===== Data for review =====

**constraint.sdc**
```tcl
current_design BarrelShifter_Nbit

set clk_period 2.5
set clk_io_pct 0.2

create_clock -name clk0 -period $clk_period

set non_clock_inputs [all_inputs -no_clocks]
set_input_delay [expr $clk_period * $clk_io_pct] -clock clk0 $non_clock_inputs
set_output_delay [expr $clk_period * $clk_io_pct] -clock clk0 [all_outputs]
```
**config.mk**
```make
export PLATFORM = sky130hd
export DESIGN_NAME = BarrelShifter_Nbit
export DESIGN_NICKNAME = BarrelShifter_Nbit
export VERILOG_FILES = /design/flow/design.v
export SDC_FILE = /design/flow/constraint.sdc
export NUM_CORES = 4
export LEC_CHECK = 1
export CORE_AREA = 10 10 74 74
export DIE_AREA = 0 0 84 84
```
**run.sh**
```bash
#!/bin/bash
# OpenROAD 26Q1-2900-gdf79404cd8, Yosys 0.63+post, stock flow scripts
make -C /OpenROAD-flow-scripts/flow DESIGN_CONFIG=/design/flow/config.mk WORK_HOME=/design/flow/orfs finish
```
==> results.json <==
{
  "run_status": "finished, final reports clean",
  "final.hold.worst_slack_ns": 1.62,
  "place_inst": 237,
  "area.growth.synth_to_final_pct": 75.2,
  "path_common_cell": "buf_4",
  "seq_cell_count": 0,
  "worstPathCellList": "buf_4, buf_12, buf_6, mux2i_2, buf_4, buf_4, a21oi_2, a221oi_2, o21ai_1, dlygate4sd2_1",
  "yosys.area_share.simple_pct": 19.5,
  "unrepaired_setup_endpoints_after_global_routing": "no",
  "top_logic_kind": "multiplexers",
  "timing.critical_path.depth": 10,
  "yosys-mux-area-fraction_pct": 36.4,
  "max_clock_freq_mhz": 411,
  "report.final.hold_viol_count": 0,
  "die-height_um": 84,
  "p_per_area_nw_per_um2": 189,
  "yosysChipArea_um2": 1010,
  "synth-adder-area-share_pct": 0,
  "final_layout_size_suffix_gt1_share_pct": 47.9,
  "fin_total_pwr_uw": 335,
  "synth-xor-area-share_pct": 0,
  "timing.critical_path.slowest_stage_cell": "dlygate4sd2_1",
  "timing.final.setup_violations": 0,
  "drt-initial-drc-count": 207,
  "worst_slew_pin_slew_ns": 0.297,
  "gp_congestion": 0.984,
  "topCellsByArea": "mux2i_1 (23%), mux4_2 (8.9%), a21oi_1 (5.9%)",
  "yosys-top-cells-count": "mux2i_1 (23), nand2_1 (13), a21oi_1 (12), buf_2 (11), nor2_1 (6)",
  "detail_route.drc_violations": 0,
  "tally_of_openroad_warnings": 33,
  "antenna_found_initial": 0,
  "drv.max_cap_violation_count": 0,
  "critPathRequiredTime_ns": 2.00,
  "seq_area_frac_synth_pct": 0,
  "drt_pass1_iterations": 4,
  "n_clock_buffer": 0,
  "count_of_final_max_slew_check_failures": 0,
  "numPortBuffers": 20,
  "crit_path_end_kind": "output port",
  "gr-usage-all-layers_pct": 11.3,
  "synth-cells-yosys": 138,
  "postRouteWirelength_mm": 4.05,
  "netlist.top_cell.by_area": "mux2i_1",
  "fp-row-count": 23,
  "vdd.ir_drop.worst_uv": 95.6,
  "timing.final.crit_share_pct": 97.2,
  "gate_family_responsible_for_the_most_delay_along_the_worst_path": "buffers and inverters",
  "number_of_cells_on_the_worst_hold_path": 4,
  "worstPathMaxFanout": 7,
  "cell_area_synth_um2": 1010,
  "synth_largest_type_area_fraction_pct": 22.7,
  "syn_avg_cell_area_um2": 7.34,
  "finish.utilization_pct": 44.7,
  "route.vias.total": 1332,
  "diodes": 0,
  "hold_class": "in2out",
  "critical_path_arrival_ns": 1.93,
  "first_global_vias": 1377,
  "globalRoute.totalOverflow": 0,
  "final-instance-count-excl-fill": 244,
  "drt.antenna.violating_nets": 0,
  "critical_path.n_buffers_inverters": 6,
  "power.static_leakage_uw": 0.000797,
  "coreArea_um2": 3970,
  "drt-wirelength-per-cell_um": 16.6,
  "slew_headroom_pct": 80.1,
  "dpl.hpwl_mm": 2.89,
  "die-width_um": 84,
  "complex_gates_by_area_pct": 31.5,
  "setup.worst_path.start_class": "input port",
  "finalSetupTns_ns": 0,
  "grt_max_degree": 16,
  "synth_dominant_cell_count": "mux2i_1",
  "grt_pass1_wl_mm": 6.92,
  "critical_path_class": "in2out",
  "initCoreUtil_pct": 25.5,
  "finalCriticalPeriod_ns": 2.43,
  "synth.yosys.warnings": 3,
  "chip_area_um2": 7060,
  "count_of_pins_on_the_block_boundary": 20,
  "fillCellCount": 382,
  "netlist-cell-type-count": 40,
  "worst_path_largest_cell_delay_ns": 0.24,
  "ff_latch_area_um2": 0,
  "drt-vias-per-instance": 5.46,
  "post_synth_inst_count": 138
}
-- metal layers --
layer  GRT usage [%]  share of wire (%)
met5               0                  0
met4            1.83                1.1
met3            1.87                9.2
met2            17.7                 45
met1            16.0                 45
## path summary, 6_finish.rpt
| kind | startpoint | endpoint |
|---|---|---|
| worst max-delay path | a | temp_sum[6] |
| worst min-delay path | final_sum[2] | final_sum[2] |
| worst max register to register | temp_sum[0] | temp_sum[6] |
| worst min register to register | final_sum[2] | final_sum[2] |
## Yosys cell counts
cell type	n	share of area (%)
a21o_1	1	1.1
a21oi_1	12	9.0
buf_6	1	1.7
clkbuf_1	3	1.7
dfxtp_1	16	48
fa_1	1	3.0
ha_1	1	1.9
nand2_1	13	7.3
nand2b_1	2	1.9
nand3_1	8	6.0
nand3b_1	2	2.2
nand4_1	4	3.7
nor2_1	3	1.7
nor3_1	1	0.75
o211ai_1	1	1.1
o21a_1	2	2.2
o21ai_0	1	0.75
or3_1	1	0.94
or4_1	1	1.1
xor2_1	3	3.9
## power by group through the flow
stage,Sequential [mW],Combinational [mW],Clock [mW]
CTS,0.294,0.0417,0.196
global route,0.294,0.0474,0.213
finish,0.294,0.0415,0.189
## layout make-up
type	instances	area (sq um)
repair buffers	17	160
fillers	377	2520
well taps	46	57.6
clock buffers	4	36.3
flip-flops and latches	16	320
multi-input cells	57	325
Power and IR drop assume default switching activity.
--- design/flow/config.mk ---
export PLATFORM = sky130hd
export DESIGN_NAME = assignment
export DESIGN_NICKNAME = assignment
export VERILOG_FILES = /design/flow/design.v
export SDC_FILE = /design/flow/constraint.sdc
export NUM_CORES = 4
export LEC_CHECK = 1
export CORE_UTILIZATION = 50
--- design/flow/constraint.sdc ---
current_design assignment

set clk_period 10.8
set clk_io_pct 0.2

create_clock -name clk0 -period $clk_period [get_ports {clk}]

set non_clock_inputs [all_inputs -no_clocks]
set_input_delay [expr $clk_period * $clk_io_pct] -clock clk0 $non_clock_inputs
set_output_delay [expr $clk_period * $clk_io_pct] -clock clk0 [all_outputs]
--- design/flow/design.v ---
module assignment (
    input logic clk,
    input logic NRST,
    input logic start,
    input logic [10:0] A,
    input logic [10:0] B,
    output logic [20:0] result,
    output logic ready
);
    logic [10:0] a_value = 0; 
    logic [10:0] b_value = 0;
    int b_dec_value = 0;
    logic [20:0] mul_value = 0;
    logic [11:0] bcd = 0;
    logic [10:0] binary_round_0 = 0;
    logic [10:0] binary_round_1 = 0;
    logic [10:0] binary_round_2 = 0;
    logic [20:0] accumlator = 0;
    logic [1:0] state = 0; 
    always_ff @(posedge clk or negedge NRST) begin 
        if (NRST == 0) begin 
            result <= 0;
            ready <= 0;
            b_value <= 0;
            binary_round_0 <= 0;
            binary_round_1 <= 0;
            binary_round_2 <= 0;
            accumlator <= 0;
        end else if (start == 1) begin
            if (state == 0) begin 
                ready <= 0;
                accumlator <= 0;
                a_value <= A;
                b_value <= B;
                b_dec_value <= B; 
                state <= 1;
            end else if (state == 1) begin 
                binary_round_0 <= b_dec_value % 10; 
                binary_round_1 <= (b_dec_value / 10) % 10;
                binary_round_2 <= (b_dec_value / 100) % 10;
                mul_value <= $unsigned(a_value) * $unsigned(binary_round_0);
                accumlator <= accumlator + $unsigned(a_value) * $unsigned(binary_round_0);
                state <= 2;
            end else if (state == 2) begin 
                mul_value <= $unsigned(a_value) * $unsigned(binary_round_1);
                accumlator <= accumlator + $unsigned(a_value) * $unsigned(binary_round_1);
                state <= 3;
            end else if (state == 3) begin 
                mul_value <= $unsigned(a_value) * $unsigned(binary_round_2);
                accumlator <= accumlator + $unsigned(a_value) * $unsigned(binary_round_2);
                result <= accumlator + $unsigned(a_value) * $unsigned(binary_round_2);
                ready <= 1;
                state <= 0;
            end 
        end 
    end 
endmodule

=====

Every line above that includes the word "timing" must appear in the answer.

• Result:
  "timing.critical_path.depth": 10,
  "timing.critical_path.slowest_stage_cell": "dlygate4sd2_1",
  "timing.final.setup_violations": 0,
  "timing.final.crit_share_pct": 97.2,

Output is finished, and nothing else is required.